**INSTRUCTIONS TO FOLLOW**
Copy out again, unchanged, the listing below from the line that has "FSM next-state logic" through the line that has "default: state_s = IDLE;".

**STUDY MATERIAL**

____

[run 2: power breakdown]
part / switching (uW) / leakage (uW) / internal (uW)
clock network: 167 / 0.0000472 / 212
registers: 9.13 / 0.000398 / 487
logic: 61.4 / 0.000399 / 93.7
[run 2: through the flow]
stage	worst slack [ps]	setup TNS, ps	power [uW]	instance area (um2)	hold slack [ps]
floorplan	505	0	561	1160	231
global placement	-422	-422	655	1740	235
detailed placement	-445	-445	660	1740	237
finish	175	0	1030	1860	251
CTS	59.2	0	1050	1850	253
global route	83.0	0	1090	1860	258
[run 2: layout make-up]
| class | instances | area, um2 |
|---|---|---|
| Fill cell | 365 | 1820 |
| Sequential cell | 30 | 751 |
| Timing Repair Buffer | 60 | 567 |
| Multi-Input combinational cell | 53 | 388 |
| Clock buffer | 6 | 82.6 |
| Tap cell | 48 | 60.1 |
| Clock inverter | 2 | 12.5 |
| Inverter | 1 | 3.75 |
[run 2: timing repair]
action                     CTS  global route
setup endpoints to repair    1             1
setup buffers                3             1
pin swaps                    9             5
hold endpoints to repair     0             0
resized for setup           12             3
### src/flat_wrapper.sv
// flat-port wrapper written by rule: the top's interface ports become plain ports
module bytebeat_voice_mixer_flat 
#(
    parameter int NUM_CH   = 8,
    parameter int SAMPLE_W = 8,
    parameter int DIV_W    = 9
)
  (clk, rst_n, div, ch_en, underrun_clr, tick, underrun, mix_out, pwm_out, pwm_mix, pcm_pcm_data, pcm_pcm_vld, pcm_pcm_rdy);
  bytebeat_voice_mixer_if #(.NUM_CH(NUM_CH), .SAMPLE_W(SAMPLE_W)) pcm_i ();
  input  logic clk;
  input  logic rst_n;
  input  logic [DIV_W-1:0] div;
  input  logic [NUM_CH-1:0] ch_en;
  input  logic underrun_clr;
  output logic tick;
  output logic [NUM_CH-1:0] underrun;
  output logic [SAMPLE_W-1:0] mix_out;
  output logic [NUM_CH-1:0] pwm_out;
  output logic pwm_mix;
  input wire logic [$bits(pcm_i.pcm_data)-1:0] pcm_pcm_data;
  input wire logic [$bits(pcm_i.pcm_vld)-1:0] pcm_pcm_vld;
  output wire logic [$bits(pcm_i.pcm_rdy)-1:0] pcm_pcm_rdy;
  assign pcm_i.pcm_data = pcm_pcm_data;
  assign pcm_i.pcm_vld = pcm_pcm_vld;
  assign pcm_pcm_rdy = pcm_i.pcm_rdy;
  bytebeat_voice_mixer #(.NUM_CH(NUM_CH), .SAMPLE_W(SAMPLE_W), .DIV_W(DIV_W)) u_core (.clk(clk), .rst_n(rst_n), .div(div), .ch_en(ch_en), .pcm(pcm_i), .underrun_clr(underrun_clr), .tick(tick), .underrun(underrun), .mix_out(mix_out), .pwm_out(pwm_out), .pwm_mix(pwm_mix));
endmodule
===== config.mk =====
export PLATFORM = sky130hd
export DESIGN_NAME = prog_loader
export DESIGN_NICKNAME = d
export VERILOG_FILES = /design/src/rtl/eater_pkg.sv /design/src/rtl/prog_loader.sv
export SDC_FILE = /design/constraint.sdc
export NUM_CORES = 1
export LEC_CHECK = 0
export CAP_MARGIN = 20
export CORE_ASPECT_RATIO = 1.2
export CORE_MARGIN = 10
export CORE_UTILIZATION = 48
export DETAILED_ROUTE_END_ITERATION = 7
export GPL_ROUTABILITY_DRIVEN = 0
export PLACE_DENSITY = 0.85
export SYNTH_ARGS = -nofsm -noshare
export SYNTH_HDL_FRONTEND = slang
export SYNTH_SLANG_ARGS = --single-unit

===== constraint.sdc =====
create_clock -name clk -period 2 [get_ports clk]
set_input_delay 0.4 -clock clk [delete_from_list [all_inputs] [get_ports clk]]
set_output_delay 0.4 -clock clk [all_outputs]
set_load 0.005 [all_outputs]

===== src/rtl/eater_pkg.sv =====
// Shared constants and loader state type for the eater RAM subsystem.
package eater_pkg;

  localparam int unsigned ADDR_W    = 4;
  localparam int unsigned DATA_W    = 8;
  localparam int unsigned RAM_DEPTH = 1 << ADDR_W;

  typedef enum logic [2:0] {
    S_IDLE,
    S_LOAD,
    S_DRAIN,
    S_VERIFY,
    S_DONE,
    S_ERROR
  } ld_state_t;

endpackage


===== src/rtl/prog_loader.sv =====
// Streams a program into the 16x8 RAM from address 0, then optionally reads it
// back and compares checksums; holds the CPU off the bus while active.
module prog_loader #(
  parameter int unsigned ADDR_W = eater_pkg::ADDR_W,
  parameter int unsigned DATA_W = eater_pkg::DATA_W,
  parameter bit          VERIFY = 1'b1
) (
  input  logic              clk,
  input  logic              rst,
  input  logic              start,
  input  logic              in_valid,
  input  logic [DATA_W-1:0] in_data,
  input  logic              in_last,
  output logic              in_ready,
  output logic [ADDR_W-1:0] mem_address,
  output logic              ri,
  output logic              ro,
  output logic [DATA_W-1:0] mem_wdata,
  input  logic [DATA_W-1:0] mem_rdata,
  output logic              cpu_hold,
  output logic              busy,
  output logic              done,
  output logic              error,
  output logic [DATA_W-1:0] csum
);

  import eater_pkg::*;

  localparam int unsigned     DEPTH    = 1 << ADDR_W;
  localparam logic [ADDR_W:0] LAST_CNT = (ADDR_W + 1)'(DEPTH - 1);
  localparam logic [ADDR_W:0] CNT_ONE  = (ADDR_W + 1)'(1);
  localparam logic [ADDR_W-1:0] PTR_ONE = ADDR_W'(1);

  ld_state_t         state;
  logic [ADDR_W-1:0] wptr;
  logic [ADDR_W:0]   count;
  logic [ADDR_W:0]   rptr;
  logic [DATA_W-1:0] rsum;
  logic [DATA_W-1:0] csum_q;
  logic [ADDR_W-1:0] addr_q;
  logic [DATA_W-1:0] data_q;
  logic              ri_q;
  logic              xfer;
  logic              reading;

  assign xfer    = in_valid && (state == S_LOAD);
  assign reading = (state == S_VERIFY) && (rptr != count);

  always_ff @(posedge clk or posedge rst) begin
    if (rst) begin
      state  <= S_IDLE;
      wptr   <= '0;
      count  <= '0;
      rptr   <= '0;
      rsum   <= '0;
      csum_q <= '0;
      addr_q <= '0;
      data_q <= '0;
      ri_q   <= 1'b0;
    end else begin
      case (state)
        S_IDLE, S_DONE, S_ERROR: begin
          ri_q <= 1'b0;
          if (start) begin
            state  <= S_LOAD;
            wptr   <= '0;
            count  <= '0;
            rptr   <= '0;
            rsum   <= '0;
            csum_q <= '0;
          end
        end
        S_LOAD: begin
          // Accepted bytes land in the write stage; RAM write happens next cycle.
          ri_q <= xfer;
          if (xfer) begin
            addr_q <= wptr;
            data_q <= in_data;
            wptr   <= wptr + PTR_ONE;
            count  <= count + CNT_ONE;
            csum_q <= csum_q + in_data;
            if (in_last || (count == LAST_CNT))
              state <= S_DRAIN;
          end
        end
        S_DRAIN: begin
          ri_q  <= 1'b0;
          rptr  <= '0;
          rsum  <= '0;
          state <= VERIFY ? S_VERIFY : S_DONE;
        end
        S_VERIFY: begin
          ri_q <= 1'b0;
          if (reading) begin
            rsum <= rsum + mem_rdata;
            rptr <= rptr + CNT_ONE;
          end else begin
            state <= (rsum == csum_q) ? S_DONE : S_ERROR;
          end
        end
        default: begin
          ri_q  <= 1'b0;
          state <= S_IDLE;
        end
      endcase
    end
  end

  always_comb begin
    busy        = (state == S_LOAD) || (state == S_DRAIN) || (state == S_VERIFY);
    cpu_hold    = busy;
    in_ready    = (state == S_LOAD);
    done        = (state == S_DONE);
    error       = (state == S_ERROR);
    ri          = ri_q;
    ro          = reading;
    csum        = csum_q;
    mem_wdata   = ri_q ? data_q : '0;
    mem_address = '0;
    if (ri_q)
      mem_address = addr_q;
    else if (reading)
      mem_address = rptr[ADDR_W-1:0];
  end

endmodule

; ---- Yosys cells after proc, flatten, opt, wreduce, memory -nomap -nowiden
; Index checks and enable logic that the tools add are counted.
[totals]
regBits = 46
[classes]
add_sub_neg = 5
eq_ne = 13
muxes = 23
reduce_logical = 13
[ops]
columns = cell, n
row1 = two-way mux 8 bit, 4
row2 = one-hot mux 8 bit (3 select lines), 1
row3 = adder 8 bit, 2
row4 = two-way mux 4 bit, 4
row5 = one-hot mux 8 bit (2 select lines), 1
row6 = two-way mux 5 bit, 3
row7 = one-hot mux 5 bit (3 select lines), 1
row8 = two-way mux 3 bit, 4
row9 = one-hot mux 3 bit (4 select lines), 1
row10 = "adder 5 x 1 -> 5 bit, second input constant", 2
row11 = one-hot mux 5 bit (2 select lines), 1
row12 = equality test 8 bit, 1
row13 = one-hot mux 4 bit (2 select lines), 1
row14 = "equality test 3 x 2 -> 1 bit, second input constant", 2
row15 = "equality test 3 bit, second input constant", 2
row16 = "!= test 2 bit, second input constant", 3
row17 = AND reduction 3 bit, 2
row18 = "equality test 5 x 4 -> 1 bit, second input constant", 1
row19 = != test 5 bit, 1
row20 = "adder 4 x 1 -> 4 bit, second input constant", 1
row21 = "!= test 2 x 1 -> 1 bit, second input constant", 2
row22 = AND reduction 4 bit, 1
row23 = "equality test 3 x 1 -> 1 bit, second input constant", 1
row24 = logical NOT 3 bit, 1
row25 = other kinds (7), 11

; ---- Logic depth before layout (Yosys ltp)
; Gate-level depths: netlist (run 1).
[depth]
word_depth = 5
mapped_depth = 8

; ---- Worst setup path before layout (run 1)
; No wires, ideal clock.
[synth_path]
path_kind = register to register
startpoint = reg csum_q[0] (netlist: csum[0])
endpoint = reg csum_q[6] (netlist: csum[6])
setup_time_ns = 0.124
arrival_time_ns = 1.857
required_ns = 1.876
setup_slack_ns = 0.019
stages_incl_launch_ff = 8
n_path_buf = 0
period_less_slack_ns = 1.981
path_cell_list = dfrtp_1 ha_1 fa_1 a21o_1 a21oi_1 o21bai_1 mux2i_1 a211o_1
[synth_via]
elab_chain_len = 3
[synth_lines]
columns = item, line_no
row1 = from (decl), prog_loader.sv:39  ; logic [DATA_W-1:0] csum_q;
row2 = from (signal assigned), prog_loader.sv:81  ; csum_q <= csum_q + in_data;
row3 = adder 8 bit, prog_loader.sv:81
row4 = two-way mux 8 bit, prog_loader.sv:76  ; if (xfer) begin
row5 = one-hot mux 8 bit (2 select lines), prog_loader.sv:61  ; case (state)
; No other way between the ends. The select of a mux whose other input is x is not followed.
; A chain may end at the register's enable or synchronous reset.

; ---- Final worst setup path (run 1)
[layout_path]
startpoint = reg rptr[4]
endpoint = out mem_address[3]
[layout_via]
elab_chain_len = 4
[layout_lines]
columns = item, line_no
row1 = from (decl), prog_loader.sv:37  ; logic [ADDR_W:0] rptr;
row2 = from (signal assigned), prog_loader.sv:96  ; rptr <= rptr + CNT_ONE;
row3 = != test 5 bit, prog_loader.sv:47  ; assign reading = (state == S_VERIFY) && (rptr != count);
row4 = logical AND 1 bit, prog_loader.sv:47
row5 = two-way mux 4 bit, prog_loader.sv:122  ; else if (reading)
row6 = two-way mux 4 bit, prog_loader.sv:120  ; if (ri_q)
row7 = to (decl), prog_loader.sv:15  ; output logic [ADDR_W-1:0] mem_address,
; No other way between the ends.

==> impl_metrics.yaml, run 1 <==
floorplan:
  fp.dieH_um: 105
  die_width_um: 90.4
  core_mm2: 0.00571
  start_util_pct: 50.1
  num_rows: 30
  num_io_pins: 48
  dieArea_mm2: 0.00945
yosys:
  yosysSeqAreaShare_pct: 40.3
  async_reset_ff_share_pct: 100
  synth_edf_count: 0
  yosysWarnings: 0
  postSynthCellCount: 305
  synth.area.top_cells: "dfrtp_1, ha_1, nand2_1"
  syn-mean-instance-area_um2: 9.37
  synthFlopType: "dfrtp_1"
  ys_ff_latch: 46
  syn-cell-area_mm2: 0.00286
  yosys.area.top_type: "dfrtp_1"
  synth_fp_nets: 346
  ys_types: 52
  yosysTopAreaCellShare_pct: 40.3
drt:
  dr.first_iter.drc_count: 292
  vias_per_cell: 5.86
  drc_errors: 0
  vias: 2952
  antenna_left: 0
  wire_per_inst_um: 20.9
  dr.pass1.iters: 5
  drt-total-wl_mm: 10.6
critical_path:
  rr_endpoint: "csum[7]"
  crit_required_ns: 1.60
  reg2reg_depth: 6
  start_kind: "flip-flop"
  endpoint_kind: "primary output"
  arrival_ns: 1.73
  cp_max_fo: 5
  path_class: "flip-flop to primary output"
  ff2ff_setup_slack_ns: 0.02
  r2r_start: "csum[2]"
clock_tree:
  postCtsHoldBufs: 0
  numCtsBuffers: 5
  clkLatencyLatePin_ns: 0.31
  clk_pin_slew_worst_paths_ns: 0.09
  cts_sinks: 46
  cts-htree-levels: 2
  cts_tree: "done"
  cts_root_buffer: "clkbuf_8"
  clockBufferDepth: 2
layout:
  final_cells: 504
  area_delta_synth_final_pct: 47.2
  final_util_pct: 73.7
  n_antenna_cell: 0
  nNetsFinal: 464
  drive_gt1_share_pct: 30.0
  seqCellArea_mm2: 0.00115
  fillers: 371
  multi_input_area_mm2: 0.00174
run:
  cap_violations: 0
global_routing:
  grt_pass1_wl_mm: 16.5
  antenna_found_initial: 0
  grt_max_degree: 47
  grt_pass1_vias: 3134
  track_usage_pct: 21.5
  grt_overflow: 0
timing:
  fin_crit_sh_pct: 106
  hold_viol: 0
  finalMaxSlewViolations: 0
  skew_ns: 0.00339
  rsz0062_at_grt: "true"
  finalSetupViolCount: 5
  period_needed_ns: 2.13
  fin_ws_ns: -0.127
  fmax_ghz: 0.470
  worstMarginPinSlew_ns: 0.609
  relSlewSlack_pct: 58.8
  tns_ns: -0.439
pwr:
  power.share.switching_pct: 40.3
  intPower_mw: 3.58
  powerDensity_mw_per_mm2: 1430
  clkPwrFrac_pct: 14.6
  vdd_drop_max_mv: 0.819
  p_total_mw: 5.99
  share_comb_of_total_power_pct: 59.7
  p_sw_mw: 2.41
  seqPwrFrac_pct: 25.7
  leakage_nw: 2.10
min_path:
  min_path_cells: 3
  hold_end: "data_q[1]"
  hp-class: "input port to flip-flop"
  hold_start: "in_data[1]"
run_status:
  status: "complete, but fails checks"
  violations: "negative setup slack"
placement:
  dp_cells: 484
  hpwl_mm: 6.05
  port_buffers: 47
## power groups by stage
stage | sequential (mW) | combinational, mW | clock [mW]
final | 1.54 | 3.58 | 0.874
after global routing | 1.57 | 3.81 | 0.922
after CTS | 1.52 | 3.23 | 0.865
after detailed placement | 1.53 | 2.99 | 0
after global placement | 1.50 | 2.86 | 0
after floorplan | 1.51 | 1.69 | 0
## what timing repair did
action,4_1_cts,5_1_grt
gates resized for setup,50,21
buffers inserted,5,7
endpoints found under the setup margin,20,16
pin swaps,11,24
--- src/rtl/meter_display.sv ---
// Parking-meter display stage: sequential double-dabble BCD conversion, 4-digit
// multiplexed active-low 7-segment drive and low-time blink. Option: LEADING_ZERO_BLANK_EN.
module meter_display #(
    parameter int WIDTH        = 14,
    parameter int MAX_COUNT    = 9999,
    parameter int FLASH_THRESH = 200,
    parameter int REFRESH_DIV  = 100000,
    parameter int FLASH_HALF   = 50000000
) (
    input  logic             clk,
    input  logic             reset,
    input  logic [WIDTH-1:0] count_in,
    output logic [15:0]      bcd_out,
    output logic             busy,
    output logic [3:0]       an,
    output logic [6:0]       seg
);

    localparam int RW = (REFRESH_DIV > 1) ? $clog2(REFRESH_DIV) : 1;
    localparam int FW = (FLASH_HALF > 1) ? $clog2(FLASH_HALF) : 1;
    localparam int CW = $clog2(WIDTH + 1);
    localparam logic [WIDTH-1:0] MAX_VAL      = WIDTH'(MAX_COUNT);
    localparam logic [RW-1:0]    REFRESH_LAST = RW'(REFRESH_DIV - 1);
    localparam logic [FW-1:0]    FLASH_LAST   = FW'(FLASH_HALF - 1);
    localparam logic [CW-1:0]    SHIFT_LAST   = CW'(WIDTH - 1);
    localparam logic [31:0]      THRESH_VAL   = 32'(FLASH_THRESH);

    typedef enum logic [1:0] {
        IDLE  = 2'd0,
        SHIFT = 2'd1,
        DONE  = 2'd2
    } state_t;

    state_t           state_r, state_s;
    logic [WIDTH-1:0] last_val_r;
    logic             last_valid_r;
    logic [WIDTH-1:0] operand_r;
    logic [WIDTH-1:0] conv_val_r;
    logic [WIDTH-1:0] bin_val_r;
    logic [15:0]      scratch_r;
    logic [15:0]      adjusted_s;
    logic [CW-1:0]    bit_cnt_r;
    logic [RW-1:0]    refresh_cnt_r;
    logic [FW-1:0]    flash_cnt_r;
    logic [1:0]       digit_idx_r;
    logic             blink_on_r;
    logic             start_s;
    logic [WIDTH-1:0] cap_s;
    logic [3:0]       digit_s;
    logic             flash_s;
    logic             blank_s;
    logic [3:0]       an_s;
    logic [6:0]       seg_s;

    function automatic logic [15:0] dabble_adjust(input logic [15:0] s);
        logic [15:0] r;
        for (int i = 0; i < 4; i++) begin
            if (s[i*4 +: 4] >= 4'd5) r[i*4 +: 4] = s[i*4 +: 4] + 4'd3;
            else                     r[i*4 +: 4] = s[i*4 +: 4];
        end
        return r;
    endfunction

    function automatic logic [6:0] seg_decode(input logic [3:0] d);
        case (d)
            4'd0:    return 7'b1000000;
            4'd1:    return 7'b1111001;
            4'd2:    return 7'b0100100;
            4'd3:    return 7'b0110000;
            4'd4:    return 7'b0011001;
            4'd5:    return 7'b0010010;
            4'd6:    return 7'b0000010;
            4'd7:    return 7'b1111000;
            4'd8:    return 7'b0000000;
            4'd9:    return 7'b0010000;
            default: return 7'b1111111;
        endcase
    endfunction

    assign start_s    = (state_r == IDLE) && (!last_valid_r || (count_in != last_val_r));
    assign cap_s      = (count_in > MAX_VAL) ? MAX_VAL : count_in;
    assign adjusted_s = dabble_adjust(scratch_r);

    // Conversion FSM state register
    always_ff @(posedge clk or posedge reset) begin
        if (reset) state_r <= IDLE;
        else       state_r <= state_s;
    end

    // Conversion FSM next-state logic
    always_comb begin
        state_s = state_r;
        case (state_r)
            IDLE:    if (start_s) state_s = SHIFT; else state_s = IDLE;
            SHIFT:   if (bit_cnt_r == SHIFT_LAST) state_s = DONE; else state_s = SHIFT;
            DONE:    state_s = IDLE;
            default: state_s = IDLE;
        endcase
    end

    // Conversion datapath; bcd_out and its binary twin only change in DONE
    always_ff @(posedge clk or posedge reset) begin
        if (reset) begin
            last_val_r   <= '0;
            last_valid_r <= 1'b0;
            operand_r    <= '0;
            conv_val_r   <= '0;
            bin_val_r    <= '0;
            scratch_r    <= 16'd0;
            bit_cnt_r    <= '0;
            bcd_out      <= 16'd0;
            busy         <= 1'b0;
        end else begin
            case (state_r)
                IDLE: begin
                    if (start_s) begin
                        operand_r    <= cap_s;
                        conv_val_r   <= cap_s;
                        last_val_r   <= count_in;
                        last_valid_r <= 1'b1;
                        scratch_r    <= 16'd0;
                        bit_cnt_r    <= '0;
                        busy         <= 1'b1;
                    end
                end
                SHIFT: begin
                    scratch_r <= {adjusted_s[14:0], operand_r[WIDTH-1]};
                    operand_r <= {operand_r[WIDTH-2:0], 1'b0};
                    bit_cnt_r <= bit_cnt_r + CW'(1);
                end
                DONE: begin
                    bcd_out   <= scratch_r;
                    bin_val_r <= conv_val_r;
                    busy      <= 1'b0;
                end
                default: ;
            endcase
        end
    end

    // Digit refresh and free-running blink timebases
    always_ff @(posedge clk or posedge reset) begin
        if (reset) begin
            refresh_cnt_r <= '0;
            digit_idx_r   <= 2'd0;
            flash_cnt_r   <= '0;
            blink_on_r    <= 1'b1;
        end else begin
            if (refresh_cnt_r == REFRESH_LAST) begin
                refresh_cnt_r <= '0;
                digit_idx_r   <= digit_idx_r + 2'd1;
            end else begin
                refresh_cnt_r <= refresh_cnt_r + RW'(1);
            end
            if (flash_cnt_r == FLASH_LAST) begin
                flash_cnt_r <= '0;
                blink_on_r  <= ~blink_on_r;
            end else begin
                flash_cnt_r <= flash_cnt_r + FW'(1);
            end
        end
    end

    // Digit select, blanking and segment decode
    always_comb begin
        digit_s = bcd_out[3:0];
        blank_s = 1'b0;
        case (digit_idx_r)
            2'd0:    digit_s = bcd_out[3:0];
            2'd1:    digit_s = bcd_out[7:4];
            2'd2:    digit_s = bcd_out[11:8];
            2'd3:    digit_s = bcd_out[15:12];
            default: digit_s = bcd_out[3:0];
        endcase
`ifdef LEADING_ZERO_BLANK_EN
        case (digit_idx_r)
            2'd1:    blank_s = (bcd_out[15:4] == 12'd0);
            2'd2:    blank_s = (bcd_out[15:8] == 8'd0);
            2'd3:    blank_s = (bcd_out[15:12] == 4'd0);
            default: blank_s = 1'b0;
        endcase
`else
        blank_s = 1'b0;
`endif
        flash_s = (32'(bin_val_r) < THRESH_VAL) && !blink_on_r;
        if (flash_s || blank_s) an_s = 4'b1111;
        else                    an_s = ~(4'b0001 << digit_idx_r);
        seg_s = seg_decode(digit_s);
    end

    // Registered display drive
    always_ff @(posedge clk or posedge reset) begin
        if (reset) begin
            an  <= 4'b1111;
            seg <= 7'b1111111;
        end else begin
            an  <= an_s;
            seg <= seg_s;
        end
    end

endmodule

____

**WRITTEN ANSWER**
    // Conversion FSM next-state logic
    always_comb begin
        state_s = state_r;
        case (state_r)
            IDLE:    if (start_s) state_s = SHIFT; else state_s = IDLE;
            SHIFT:   if (bit_cnt_r == SHIFT_LAST) state_s = DONE; else state_s = SHIFT;
            DONE:    state_s = IDLE;
            default: state_s = IDLE;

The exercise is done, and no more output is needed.